Compute the 4-dimensional volume of the set $\ E\ \subset \mathbb{R}^{4}\ $ consisting of all$\ (x,y,z,t) \in \mathbb{R}^{4}\ $ such that
$$\left|x\right|+\left|x+2y\right|+\left|x+2y+3z\right|+\left|x+2y+3z+4t\right|\ \leq a\ $$ where $\ a > 0\ $ is a given number.
My question is: can i consider the relation
$\left|x\right|+\left|x+2y\right|+\left|x+2y+3z\right|+\left|x+2y+3z+4t\right|\ \leq a\ $
to be the same as:
$\ {x}^{2}+{(x+2y)}^{2}+{(x+2y+3z)}^{2}+{(x+2y+3z+4t)}^{2} \leq a?\ $
or could it also be equivalent to:
$\ {x}+{(x+2y)}+{(x+2y+3z)}+{(x+2y+3z+4t)} \leq a?\ $
Otherwise, I am not sure how to deal with the case of absolute value or presence of norm when computing volume.
No, it is not true. The sum of absolute values gives you a polyhedron while the sum of squares will give you a round object. If you work in $2D$, you find that $|x|+|y|= a$ is a square oriented on a diagonal, while $x^2+y^2= a^2$ is a circle of radius $a$.

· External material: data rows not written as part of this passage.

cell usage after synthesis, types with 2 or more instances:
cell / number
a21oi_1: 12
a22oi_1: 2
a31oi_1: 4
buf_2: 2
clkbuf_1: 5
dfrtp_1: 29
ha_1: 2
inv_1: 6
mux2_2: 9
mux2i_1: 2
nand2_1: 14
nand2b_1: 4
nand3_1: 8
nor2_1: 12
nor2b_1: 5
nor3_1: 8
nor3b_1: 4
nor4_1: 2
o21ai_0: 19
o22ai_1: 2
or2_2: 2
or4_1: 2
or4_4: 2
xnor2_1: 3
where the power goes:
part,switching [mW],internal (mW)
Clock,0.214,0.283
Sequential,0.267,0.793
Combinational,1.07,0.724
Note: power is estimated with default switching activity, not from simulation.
--- src/rtl/fetch_stage.sv ---
// Instruction-fetch stage: owns the PC, drives the instruction-memory address and fills the IF/ID register.
// Define FETCH_PERF_CNT_EN to enable the fetch and redirect counters; otherwise both counter ports read zero.
module fetch_stage #(
    parameter logic [31:0] RESET_VECTOR = 32'hBFC00000,
    parameter logic [31:0] NOP_INSTR    = 32'h00000013
) (
    input  logic        clk,
    input  logic        rst_n,
    output logic [31:0] imem_addr_o,
    input  logic [31:0] imem_rdata_i,
    input  logic        stall_i,
    input  logic        redirect_i,
    input  logic [31:0] redirect_target_i,
    output logic [31:0] pc_id_o,
    output logic [31:0] pc_plus4_id_o,
    output logic [31:0] instr_id_o,
    output logic        valid_id_o,
    output logic        fault_o,
    output logic [31:0] fault_pc_o,
    output logic [31:0] fetch_count_o,
    output logic [31:0] redirect_count_o
);

    logic [31:0] pc_q, pc_d;
    logic [31:0] pc_id_q, pc_id_d;
    logic [31:0] pc_plus4_id_q, pc_plus4_id_d;
    logic [31:0] instr_id_q, instr_id_d;
    logic        valid_id_q, valid_id_d;
    logic        fault_q, fault_d;
    logic [31:0] fault_pc_q, fault_pc_d;
    logic        advance;

    // A redirect squashes the fetch in flight and wins over a stall.
    assign advance = ~redirect_i & ~stall_i;

    always_comb begin
        pc_d          = pc_q;
        pc_id_d       = pc_id_q;
        pc_plus4_id_d = pc_plus4_id_q;
        instr_id_d    = instr_id_q;
        valid_id_d    = valid_id_q;
        fault_d       = fault_q;
        fault_pc_d    = fault_pc_q;
        if (redirect_i) begin
            pc_d       = {redirect_target_i[31:2], 2'b00};
            instr_id_d = NOP_INSTR;
            valid_id_d = 1'b0;
            if ((redirect_target_i[1:0] != 2'b00) && !fault_q) begin
                fault_d    = 1'b1;
                fault_pc_d = redirect_target_i;
            end
        end else if (advance) begin
            pc_d          = pc_q + 32'd4;
            pc_id_d       = pc_q;
            pc_plus4_id_d = pc_q + 32'd4;
            instr_id_d    = imem_rdata_i;
            valid_id_d    = 1'b1;
        end
    end

    always_ff @(posedge clk) begin
        if (!rst_n) begin
            pc_q          <= RESET_VECTOR;
            pc_id_q       <= 32'h0;
            pc_plus4_id_q <= 32'h4;
            instr_id_q    <= NOP_INSTR;
            valid_id_q    <= 1'b0;
            fault_q       <= 1'b0;
            fault_pc_q    <= 32'h0;
        end else begin
            pc_q          <= pc_d;
            pc_id_q       <= pc_id_d;
            pc_plus4_id_q <= pc_plus4_id_d;
            instr_id_q    <= instr_id_d;
            valid_id_q    <= valid_id_d;
            fault_q       <= fault_d;
            fault_pc_q    <= fault_pc_d;
        end
    end

`ifdef FETCH_PERF_CNT_EN
    logic [31:0] fetch_count_q, fetch_count_d;
    logic [31:0] redirect_count_q, redirect_count_d;

    always_comb begin
        fetch_count_d    = fetch_count_q;
        redirect_count_d = redirect_count_q;
        if (redirect_i) begin
            redirect_count_d = redirect_count_q + 32'd1;
        end else if (advance) begin
            fetch_count_d = fetch_count_q + 32'd1;
        end
    end

    always_ff @(posedge clk) begin
        if (!rst_n) begin
            fetch_count_q    <= 32'h0;
            redirect_count_q <= 32'h0;
        end else begin
            fetch_count_q    <= fetch_count_d;
            redirect_count_q <= redirect_count_d;
        end
    end

    assign fetch_count_o    = fetch_count_q;
    assign redirect_count_o = redirect_count_q;
`else
    assign fetch_count_o    = 32'h0;
    assign redirect_count_o = 32'h0;
`endif

    assign imem_addr_o   = pc_q;
    assign pc_id_o       = pc_id_q;
    assign pc_plus4_id_o = pc_plus4_id_q;
    assign instr_id_o    = instr_id_q;
    assign valid_id_o    = valid_id_q;
    assign fault_o       = fault_q;
    assign fault_pc_o    = fault_pc_q;

endmodule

You are expected to set up a four dimensional integral. As all the terms are positive, the first tells you that the $x$ integral runs from $-a$ to $+a$. Now find the range of $y$ that corresponds to a given $x$. That will give you the range of the $y$ interval. Keep going.